What could make MPI_File_write_all fail with Floating point exception?


I have a call to MPI_File_write_all:

double precision buf[100][100][100];
int data_size = 100*100*100;
MPI_Status stat_mpi;
MPI_file sgfh;

... 

MPI_File_write_all(sgfh, (void*)buf, data_size, MPI_DOUBLE, &stat_mpi);

The size of buf can vary, 100^3 is just an example. Under certain circumstances that I still don't have a complete handle on, the call to MPI_File_write_all fails with a floating-point exception. Everything I can test -- the buf array, value of data_size -- checks out OK.

Any idea what could cause this? I get the same error with Cray and gnu compilers, and regardless of optimization levels.

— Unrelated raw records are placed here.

File: src/design/isb_pkg.sv
// Shared types and codes for the interval signal binning block.
// Used by isb_ctrl, isb_datapath and the top level; depends on nothing.
`timescale 1ns / 1ps

package isb_pkg;

    // Item kinds on the input channel
    localparam logic [1:0] KIND_OPEN     = 2'd0;
    localparam logic [1:0] KIND_INTERVAL = 2'd1;
    localparam logic [1:0] KIND_READ     = 2'd2;

    // Result status codes
    localparam logic [2:0] ST_OPENED  = 3'd0;
    localparam logic [2:0] ST_ADDED   = 3'd1;
    localparam logic [2:0] ST_DROPPED = 3'd2;
    localparam logic [2:0] ST_RESEND  = 3'd3;
    localparam logic [2:0] ST_READ    = 3'd4;
    localparam logic [2:0] ST_BAD     = 3'd5;

    typedef enum logic [2:0] {
        S_IDLE,
        S_OPEN,
        S_CLEAR,
        S_CLASSIFY,
        S_SPAN,
        S_ADD,
        S_READ,
        S_RESULT
    } t_state;

    // Controller to datapath
    typedef struct packed {
        logic capture;     // latch the accepted input beat
        logic open_peak;   // load peak registers, arm the clearing sweep
        logic clear_step;  // zero one bin
        logic classify;    // compare interval with peak
        logic span;        // work out first bin and bin count
        logic add_read;    // read one bin for read-modify-write
        logic read_bin;    // read the requested bin
        logic result;      // load the output register
    } t_cmd;

    // Datapath to controller
    typedef struct packed {
        logic left_zero;   // sweep / add counter exhausted
        logic out_busy;    // output register holds a beat not yet taken
    } t_stat;

endpackage

File: src/design/isb_ctrl.sv
// Controller for the interval signal binning block: sequences one item at a time.
// Depends on isb_pkg.
`timescale 1ns / 1ps

module isb_ctrl (
    input  logic              i_clk,
    input  logic              i_rst_n,
    input  logic              i_valid,
    input  logic [1:0]        i_kind,
    input  isb_pkg::t_stat    i_stat,
    output isb_pkg::t_cmd     o_cmd,
    output logic              o_stall
);

    isb_pkg::t_state r_state;
    isb_pkg::t_state n_state;

    always_ff @(posedge i_clk) begin
        if (!i_rst_n) begin
            r_state <= isb_pkg::S_IDLE;
        end else begin
            r_state <= n_state;
        end
    end

    always_comb begin
        n_state = r_state;
        case (r_state)
            isb_pkg::S_IDLE: begin
                if (i_valid) begin
                    case (i_kind)
                        isb_pkg::KIND_OPEN:     n_state = isb_pkg::S_OPEN;
                        isb_pkg::KIND_INTERVAL: n_state = isb_pkg::S_CLASSIFY;
                        isb_pkg::KIND_READ:     n_state = isb_pkg::S_READ;
                        default:                n_state = isb_pkg::S_RESULT;
                    endcase
                end
            end
            isb_pkg::S_OPEN:     n_state = isb_pkg::S_CLEAR;
            isb_pkg::S_CLEAR: begin
                if (i_stat.left_zero) begin
                    n_state = isb_pkg::S_RESULT;
                end
            end
            isb_pkg::S_CLASSIFY: n_state = isb_pkg::S_SPAN;
            isb_pkg::S_SPAN:     n_state = isb_pkg::S_ADD;
            isb_pkg::S_ADD: begin
                // last write-back lands on the edge that leaves this state
                if (i_stat.left_zero) begin
                    n_state = isb_pkg::S_RESULT;
                end
            end
            isb_pkg::S_READ:     n_state = isb_pkg::S_RESULT;
            isb_pkg::S_RESULT: begin
                if (!i_stat.out_busy) begin
                    n_state = isb_pkg::S_IDLE;
                end
            end
            default:             n_state = isb_pkg::S_IDLE;
        endcase
    end

    always_comb begin
        o_cmd   = '0;
        o_stall = 1'b1;
        case (r_state)
            isb_pkg::S_IDLE: begin
                o_stall       = 1'b0;
                o_cmd.capture = i_valid;
            end
            isb_pkg::S_OPEN:     o_cmd.open_peak  = 1'b1;
            isb_pkg::S_CLEAR:    o_cmd.clear_step = !i_stat.left_zero;
            isb_pkg::S_CLASSIFY: o_cmd.classify   = 1'b1;
            isb_pkg::S_SPAN:     o_cmd.span       = 1'b1;
            isb_pkg::S_ADD:      o_cmd.add_read   = !i_stat.left_zero;
            isb_pkg::S_READ:     o_cmd.read_bin   = 1'b1;
            isb_pkg::S_RESULT:   o_cmd.result     = !i_stat.out_busy;
            default:             o_cmd            = '0;
        endcase
    end

endmodule

File: config.mk
export PLATFORM = sky130hd
export DESIGN_NAME = isb_ctrl
export DESIGN_NICKNAME = d
export VERILOG_FILES = /design/src/design/isb_pkg.sv /design/src/design/isb_ctrl.sv
export SDC_FILE = /design/constraint.sdc
export NUM_CORES = 1
export LEC_CHECK = 0
export BUFFER_PORTS_ARGS = -buffer_cell sky130_fd_sc_hd__buf_2
export CAP_MARGIN = 25
export CORE_AREA = 2 2 39 41
export DETAILED_ROUTE_END_ITERATION = 8
export DIE_AREA = 0 0 41 43
export GPL_TIMING_DRIVEN = 0
export MAX_ROUTING_LAYER = met4
export PLACE_DENSITY = 0.57
export SKIP_LAST_GASP = 1
export SLEW_MARGIN = 30
export SYNTH_ARGS = -nofsm -noshare
export SYNTH_HDL_FRONTEND = slang
export SYNTH_SLANG_ARGS = --single-unit
File: constraint.sdc
create_clock -name i_clk -period 2.42 [get_ports i_clk]
set_clock_uncertainty 0.2 [all_clocks]
set_input_delay 0.484 -clock i_clk [delete_from_list [all_inputs] [get_ports i_clk]]
set_output_delay 0.484 -clock i_clk [all_outputs]
set_load 0.02 [all_outputs]
==> flow_metrics.py, run 1 <==
metrics = {
    "cts": {
        "clock_insertion_delay_worst_skew_ns": 0.23,
        "cts_hold_buf": 0,
        "max-clock-path-buffers": 2,
        "cts_tree": "done",
        "post_cts_resized": 0,
        "cts_root_buf": "sky130_fd_sc_hd__clkbuf_4",
        "cts_htree_levels": 1,
        "clk_pin_slew_worst_paths_ns": 0.04,
        "post-cts-setup-buffer-count": 0,
        "cts-buffers-inserted": 3,
        "clkSinkCount": 3,
    },
    "setup_path": {
        "ff2ff_path_depth": 5,
        "worst-endpoint-arrival_ns": 1.23,
        "timing.rr.start": "r_state[1]$_SDFFE_PN0P_",
        "crit_reg_reg_endpoint": "r_state[0]$_SDFFE_PN0P_",
        "worstSetupPathType": "reg2out",
        "worstSetupEndpoint": "o_cmd[2]",
        "critPathMaxFanout": 10,
        "setup.worst_path.start": "r_state[1]$_SDFFE_PN0P_",
        "startpoint_type": "flip-flop",
        "critPathRequiredTime_ns": 1.74,
        "timing.reg2reg.setup_slack_ns": 0.97,
        "critical_path.endpoint_type": "output pin",
    },
    "route": {
        "route.antenna.remaining_nets": 0,
        "route.vias.total": 333,
        "routed_wirelength_um": 685,
        "routed_length_per_instance_um": 9.514,
        "detailedRoute.firstPassIterationCount": 4,
        "detail_route.iter0.violations": 6,
        "dr_drc_count": 0,
        "detailed_route_vias_per_instance": 4.625,
    },
    "cells_and_area": {
        "final_layout_size_suffix_gt1_share_pct": 44.64,
        "multi_input_area_sq_um": 193.9,
        "registers.top_by_ff_count": "r_state",
        "area.sequential_sq_um": 60.06,
        "largest_reg_flops": 3,
        "biggestRegsByFlops": "r_state: 3 flops",
        "num-fill-cells": 162,
        "diodes": 0,
        "layout-area-overhead-vs-synth_pct": 41.99,
        "nets": 64,
    },
    "floorplanning": {
        "core_area_sq_um": 1384,
        "die_w_um": 41,
        "fp.dieArea_sq_um": 1763,
        "std_cell_rows": 14,
        "chip_height_um": 43,
        "start_util_pct": 20.89,
        "ioPinCount": 16,
    },
    "logic_synthesis": {
        "synth-seq-area-share_pct": 20.78,
        "yosys.area.top_type_share_pct": 20.78,
        "netlist.top_cell.by_area": "sky130_fd_sc_hd__dfxtp_1",
        "mappedNetlistNets": 44,
        "yosys-top-cells-area": "sky130_fd_sc_hd__dfxtp_1 21%, sky130_fd_sc_hd__nor2_1 7.8%, sky130_fd_sc_hd__a21oi_1 5.2%, sky130_fd_sc_hd__buf_4 5.2%, sky130_fd_sc_hd__nand2_1 5.2%",
        "number_of_standard_cells_after_synthesis": 37,
        "synth_cell_types": 23,
        "post_synth_instance_area_sq_um": 289.0,
        "yosys_warnings": 0,
        "synth_seq_cells": 3,
        "synth.avg_cell_area_sq_um": 7.812,
    },
    "timing": {
        "slew_headroom_pct": 84.42,
        "setup_viol_count_final": 0,
        "period_minus_slack_ns": 1.918,
        "fin_tns_setup_ns": 0,
        "final_cycle_share_pct": 79.26,
        "max_freq_ghz": 0.5213,
        "tightestPinTransition_ns": 0.2301,
        "finalMaxSlewViolations": 0,
        "grt_setup_unrepaired": "false",
        "hold_violations": 0,
    },
    "power_and_ir_drop": {
        "totalPowerFinal_mw": 0.5373,
        "vdd_ir_drop_max_uv": 447.0,
        "power.density_cell_area_nw_per_um2": 1309,
        "power.static_leakage_nw": 0.2137,
    },
    "global_route": {
        "grt_max_degree": 11,
        "grt_pass1_vias": 271,
        "global_route.overflow_total": 0,
        "antenna_found_initial": 0,
        "grt_first_pass_wirelength_um": 1131,
        "groute.usage.overall_pct": 10.15,
    },
    "placement": {
        "port_buffers": 15,
        "hpwl_um": 528.6,
        "globalplace.congestion": 0.7148,
    },
    "min_path": {
        "worst_hold_path_type": "in2reg",
    },
    "run_status": {
        "run_status": "completed",
    },
    "run": {
        "max_cap_violations": 0,
    },
}
## synth_stat cells
library cell                number
sky130_fd_sc_hd__nor2_1          6
sky130_fd_sc_hd__nand2_1         4
sky130_fd_sc_hd__a21oi_1         3
sky130_fd_sc_hd__dfxtp_1         3
sky130_fd_sc_hd__buf_4           2
sky130_fd_sc_hd__nor3b_1         2
sky130_fd_sc_hd__a21o_1          1
sky130_fd_sc_hd__and2b_4         1
sky130_fd_sc_hd__and3_1          1
sky130_fd_sc_hd__and3b_1         1
sky130_fd_sc_hd__buf_6           1
sky130_fd_sc_hd__inv_6           1
sky130_fd_sc_hd__mux2i_1         1
sky130_fd_sc_hd__nand2_2         1
sky130_fd_sc_hd__nor2b_1         1
sky130_fd_sc_hd__nor3_1          1
sky130_fd_sc_hd__nor4_1          1
sky130_fd_sc_hd__o2111ai_2       1
sky130_fd_sc_hd__o211a_1         1
sky130_fd_sc_hd__o311a_1         1
sky130_fd_sc_hd__o311ai_1        1
sky130_fd_sc_hd__or2b_1          1
sky130_fd_sc_hd__xnor2_1         1
## metal layers
metal  vias up  GRT usage [%]  wire, um
li1        168              -         -
met2        10          12.50       301
met1       151          12.10       324
met4         0          8.000        28
met3         4          4.712        31
met5         -              -         0
## kinds of logic after synthesis
| kind of cell | share of synthesized area, % |
|---|---|
| AO/OA/AOI/OAI | 22.94 |
| XOR/XNOR | 3.031 |
| buffers and inverters | 12.12 |
| flip-flops | 20.78 |
| multiplexers | 3.463 |
| AND/OR/NAND/NOR | 37.66 |
## worst min path at each step
| stage | from | endpoint | slack, ns | depth (start not counted) |
|---|---|---|---|---|
| 2_1_floorplan | r_state[1]$_SDFFE_PN0P_ | r_state[1]$_SDFFE_PN0P_ | 0.38 | 3 |
| 3_3_place_gp | r_state[1]$_SDFFE_PN0P_ | r_state[1]$_SDFFE_PN0P_ | 0.41 | 3 |
| 3_5_place_dp | r_state[1]$_SDFFE_PN0P_ | r_state[1]$_SDFFE_PN0P_ | 0.41 | 3 |
| 4_1_cts | i_rst_n | r_state[0]$_SDFFE_PN0P_ | 0.31 | 2 |
| 5_1_grt | i_rst_n | r_state[0]$_SDFFE_PN0P_ | 0.32 | 2 |
| 6_report | i_rst_n | r_state[0]$_SDFFE_PN0P_ | 0.32 | 2 |
## metrics by stage
step                cell area (sq um)  utilization (%)  std cells  hold slack, ns  setup WS [ns]
CTS                             410.4            29.66         72          0.3134         0.4949
floorplan                       289.0                -         37          0.3807         0.5287
detailed placement              384.1            27.76         68          0.4127         0.7458
global route                    410.4            29.66         72          0.3184         0.4259
finish                          410.4            29.66         72          0.3157         0.5018
global placement                384.1            27.76         68          0.4087         0.7469
## cell type report
class	instances	share of cell area (%)
Clock buffer	4	6.402
Buffer	3	6.402
Multi-Input combinational cell	30	47.26
Inverter	1	2.134
Timing Repair Buffer	15	18.29
Tap cell	16	4.878
Sequential cell	3	14.63
## where the power goes
part	leakage (nW)	switching, mW	internal (mW)
sequential	0.0251	0.0124	0.0723
clock	0.0150	0.0257	0.0618
combinational	0.174	0.215	0.150
## cells in the final DEF, fill, tap and decap left out
| master | count |
|---|---|
| sky130_fd_sc_hd__nor4_1 | 1 |
| sky130_fd_sc_hd__nor2b_1 | 1 |
| sky130_fd_sc_hd__nor3b_1 | 2 |
| sky130_fd_sc_hd__a21o_1 | 1 |
| sky130_fd_sc_hd__nand2_2 | 1 |
| sky130_fd_sc_hd__o311ai_1 | 1 |
| sky130_fd_sc_hd__buf_6 | 1 |
| sky130_fd_sc_hd__or2b_1 | 1 |
| sky130_fd_sc_hd__mux2i_1 | 1 |
| sky130_fd_sc_hd__xnor2_1 | 1 |
| sky130_fd_sc_hd__o2111ai_2 | 1 |
| sky130_fd_sc_hd__buf_2 | 15 |
| sky130_fd_sc_hd__o211a_1 | 1 |
| sky130_fd_sc_hd__nor3_1 | 1 |
| sky130_fd_sc_hd__and3b_1 | 1 |
| sky130_fd_sc_hd__nand2_1 | 4 |
| sky130_fd_sc_hd__and3_1 | 1 |
| sky130_fd_sc_hd__a21oi_1 | 3 |
| sky130_fd_sc_hd__clkbuf_1 | 1 |
| sky130_fd_sc_hd__dfxtp_1 | 3 |
| sky130_fd_sc_hd__and2b_4 | 1 |
| sky130_fd_sc_hd__o311a_1 | 1 |
| sky130_fd_sc_hd__clkbuf_4 | 3 |
| sky130_fd_sc_hd__buf_4 | 2 |
| sky130_fd_sc_hd__nor2_1 | 6 |
| sky130_fd_sc_hd__inv_6 | 1 |
## worst max-delay path: stages, from the launching register on
cell and delay (ns):
sky130_fd_sc_hd__dfxtp_1 0.30, sky130_fd_sc_hd__buf_6 0.14, sky130_fd_sc_hd__and2b_4 0.26, sky130_fd_sc_hd__and3b_1 0.14, sky130_fd_sc_hd__buf_2 0.15
(Power assumes the default switching activity.)
==> inputs of run 2 (changes only) <==
--- a/config.mk
+++ b/config.mk
@@ -5,6 +5,7 @@
 export SDC_FILE = /design/constraint.sdc
 export NUM_CORES = 1
 export LEC_CHECK = 0
+export ABC_AREA = 1
 export BUFFER_PORTS_ARGS = -buffer_cell sky130_fd_sc_hd__buf_2
 export CAP_MARGIN = 25
 export CORE_AREA = 2 2 39 41
@@ -12,7 +13,7 @@
 export DIE_AREA = 0 0 41 43
 export GPL_TIMING_DRIVEN = 0
 export MAX_ROUTING_LAYER = met4
-export PLACE_DENSITY = 0.57
+export PLACE_DENSITY = 0.59
 export SKIP_LAST_GASP = 1
 export SLEW_MARGIN = 30
 export SYNTH_ARGS = -nofsm -noshare
==> constraint.sdc (replaced) <==
create_clock -name i_clk -period 1.5 [get_ports i_clk]
set_clock_uncertainty 0.2 [all_clocks]
set_input_delay 0.3 -clock i_clk [delete_from_list [all_inputs] [get_ports i_clk]]
set_output_delay 0.3 -clock i_clk [all_outputs]
set_load 0.02 [all_outputs]
==> run 2 against run 1 <==
  * The run now ends with negative setup slack left
  * Register-to-register slack worse by 0.83 ns
  * Worst setup slack worse by 0.54 ns
  * Final cell count is 32% higher
  * Area after synthesis is 3.0% higher
  * Total power is 110% higher
  * Count of clock-buffer cells in the layout stayed put
  * Final area is 31% higher
  * Die area stayed put
  * Routed wire length is 18% higher
  * Hold slack worse by 0.19 ns
  * Critical path depth stayed put
  * Highest routed layer unchanged
==> flow_metrics.py, run 2 <==
metrics = {
    "setup_path": {
        "worstSetupEndpoint": "o_cmd[7]",
        "setup.worst_path.start": "r_state[1]$_SDFFE_PN0P_",
        "worst-endpoint-arrival_ns": 1.04,
        "ff2ff_path_depth": 9,
        "critPathMaxFanout": 5,
        "critical_path.endpoint_type": "output pin",
        "startpoint_type": "flip-flop",
        "critPathRequiredTime_ns": 1.00,
        "worstSetupPathType": "reg2out",
        "timing.rr.start": "r_state[1]$_SDFFE_PN0P_",
        "crit_reg_reg_endpoint": "r_state[2]$_SDFFE_PN0P_",
        "timing.reg2reg.setup_slack_ns": 0.14,
    },
    "route": {
        "route.antenna.remaining_nets": 0,
        "routed_length_per_instance_um": 8.537,
        "route.vias.total": 411,
        "detailedRoute.firstPassIterationCount": 2,
        "detail_route.iter0.violations": 1,
        "detailed_route_vias_per_instance": 4.326,
        "dr_drc_count": 0,
        "routed_wirelength_um": 811,
    },
    "timing": {
        "hold_violations": 0,
        "max_freq_ghz": 0.6487,
        "period_minus_slack_ns": 1.542,
        "layout_setup_ws_ns": -0.04162,
        "finalMaxSlewViolations": 0,
        "worst_case_hold_slack_ns": 0.1240,
        "setup_viol_count_final": 4,
        "final_cycle_share_pct": 102.8,
        "grt_setup_unrepaired": "true",
        "tightestPinTransition_ns": 0.1485,
        "slew_headroom_pct": 90.00,
    },
    "global_route": {
        "grt_max_degree": 8,
        "antenna_found_initial": 0,
        "global_route.overflow_total": 0,
        "groute.usage.overall_pct": 12.13,
        "grt_pass1_vias": 379,
        "grt_first_pass_wirelength_um": 1400,
    },
    "cells_and_area": {
        "num-fill-cells": 140,
        "final_layout_size_suffix_gt1_share_pct": 64.56,
        "layout-area-overhead-vs-synth_pct": 80.25,
        "nets": 87,
        "finalInstanceArea_sq_um": 536.8,
        "registers.top_by_ff_count": "r_state",
        "stdcell_count": 95,
        "most-common-layout-cells": "10 x sky130_fd_sc_hd__nand2_1, 10 x sky130_fd_sc_hd__buf_4, 8 x sky130_fd_sc_hd__nor2_1, 7 x sky130_fd_sc_hd__buf_2",
        "multi_input_area_sq_um": 226.5,
        "area.sequential_sq_um": 71.32,
        "util_after_layout_pct": 38.79,
        "biggestRegsByFlops": "r_state: 3 flops",
        "diodes": 0,
        "largest_reg_flops": 3,
    },
    "run_status": {
        "run_status": "finished, violations left",
        "failing_checks": "negative setup slack",
    },
    "placement": {
        "dp.cells": 86,
        "hpwl_um": 578.1,
        "globalplace.congestion": 0.7036,
        "port_buffers": 15,
        "placed_cell_area_sq_um": 400.4,
    },
    "logic_synthesis": {
        "synth.avg_cell_area_sq_um": 5.414,
        "ys_top_cells_by_count": "12 x sky130_fd_sc_hd__nand2_1, 10 x sky130_fd_sc_hd__nor2_1, 6 x sky130_fd_sc_hd__inv_1, 6 x sky130_fd_sc_hd__nor2_2, 5 x sky130_fd_sc_hd__inv_2",
        "synthMostInstantiatedCell": "sky130_fd_sc_hd__nand2_1",
        "synth-seq-area-share_pct": 20.17,
        "netlist.top_cell.by_area": "sky130_fd_sc_hd__dfxtp_1",
        "synth_edf_count": 0,
        "yosys-top-cells-area": "sky130_fd_sc_hd__dfxtp_1 20%, sky130_fd_sc_hd__nand2_1 15%, sky130_fd_sc_hd__nor2_1 13%, sky130_fd_sc_hd__nor2_2 13%, sky130_fd_sc_hd__nand2_2 8.4%",
        "number_of_standard_cells_after_synthesis": 55,
        "yosys_warnings": 0,
        "synth_cell_types": 13,
        "post_synth_instance_area_sq_um": 297.8,
        "yosys.area.top_type_share_pct": 20.17,
        "ys.flop_type": "sky130_fd_sc_hd__dfxtp_1",
        "mappedNetlistNets": 62,
        "synth_seq_cells": 3,
        "async_reset_ff_share_pct": 0,
    },
    "cts": {
        "cts_root_buf": "sky130_fd_sc_hd__clkbuf_4",
        "clkSinkCount": 3,
        "max-clock-path-buffers": 2,
        "cts-buffers-inserted": 3,
        "clk_pin_slew_worst_paths_ns": 0.04,
        "cts_htree_levels": 1,
        "cts_tree": "done",
        "cts_hold_buf": 0,
        "clock_insertion_delay_worst_skew_ns": 0.23,
    },
    "power_and_ir_drop": {
        "total_switching_power_mw": 0.5840,
        "totalPowerFinal_mw": 1.148,
        "vdd_ir_drop_max_uv": 713.6,
        "power.static_leakage_nw": 0.2948,
        "cell_internal_pwr_mw": 0.5643,
        "power.share.clock_pct": 11.9,
        "power.share.combinational_pct": 67.8,
        "share_seq_of_total_power_pct": 20.3,
        "switching_share_pct": 50.86,
        "power.density_cell_area_nw_per_um2": 2139,
    },
    "run": {
        "max_cap_violations": 0,
    },
    "min_path": {
        "whs_path_depth": 3,
        "worst_hold_path_type": "in2reg",
    },
    "floorplanning": {
        "ioPinCount": 16,
        "std_cell_rows": 14,
        "chip_height_um": 43,
        "fp.dieArea_sq_um": 1763,
        "start_util_pct": 21.52,
        "die_w_um": 41,
        "core_area_sq_um": 1384,
    },
}
-- run 2: changes by cell type after synthesis, moves of 2 or more --
cell and change:
sky130_fd_sc_hd__nor2_2 +6, sky130_fd_sc_hd__nand2_2 +3, sky130_fd_sc_hd__nand3_1 +2, sky130_fd_sc_hd__inv_1 +6, sky130_fd_sc_hd__o21ai_1 +2, sky130_fd_sc_hd__nor3b_1 -2, sky130_fd_sc_hd__buf_4 -2, sky130_fd_sc_hd__nand2_1 +8
sky130_fd_sc_hd__a21oi_1 -3, sky130_fd_sc_hd__inv_2 +5, sky130_fd_sc_hd__nor2_1 +4
-- run 2: kinds of logic (layout without fill, tap and decap cells) --
kind of cell	count (synthesis)	count (layout)	synth area share (%)
buf+inv	11	35	13.87
flops	3	3	20.17
compound gates	3	3	5.041
simple gates	38	38	60.93
-- run 2: repair_timing --
item	in CTS	in global routing
gates resized for setup	23	6
endpoints found under the setup margin	9	9
setup buffers	5	0
hold endpoints to repair	0	0
pin swaps	3	2
-- run 2: layout make-up --
class,count,share of cell area [%]
clock buffers,4,4.895
inverters,11,9.091
multi-input cells,41,42.19
flip-flops and latches,3,13.29
well taps,16,3.730
repair buffers,20,26.81
-- run 2: worst min-delay path by stage --
stage / startpoint / slack, ns / to
after floorplan: i_rst_n / 0.23 / r_state[1]$_SDFFE_PN0P_
after global placement: i_rst_n / 0.35 / r_state[1]$_SDFFE_PN0P_
after detailed placement: i_rst_n / 0.35 / r_state[1]$_SDFFE_PN0P_
after CTS: i_rst_n / 0.11 / r_state[1]$_SDFFE_PN0P_
after global routing: i_rst_n / 0.12 / r_state[1]$_SDFFE_PN0P_
final: i_rst_n / 0.12 / r_state[1]$_SDFFE_PN0P_
-- run 2: power groups by stage --
stage               combinational, mW  sequential [mW]  clock [mW]
finish                          0.778            0.233       0.137
global route                    0.865            0.239       0.154
CTS                             0.738            0.224       0.147
detailed placement              0.594            0.185           0
global placement                0.598            0.184           0
floorplan                       0.467            0.169           0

Sorry I don't have a small code that can repeat the problem. Stripping it down to bare essentials would still leave a code too big for this page.


Solution

  • The floating point exception likely comes from when the two-phase collective buffering algorithm tries (for some buggy reason) to divide by zero, and I've only seen that happen on Lustre when the stripe count is somehow incorrect.

    You can verify this theory by disabling collective I/O. Easiest way with Cray MPI is to set the MPICH_MPIIO_HINTS environment variable:

    export MPICH_MPIIO_HINTS='*:romio_cb_write=disable'
    aprun ... your_program
    

    Cray made the business decision to close-source their MPI-IO modifications to ROMIO. That choice is well within their rights but it means I can only offer vague suggestions. You'll have to contact your Cray support contact for an actual bug fix.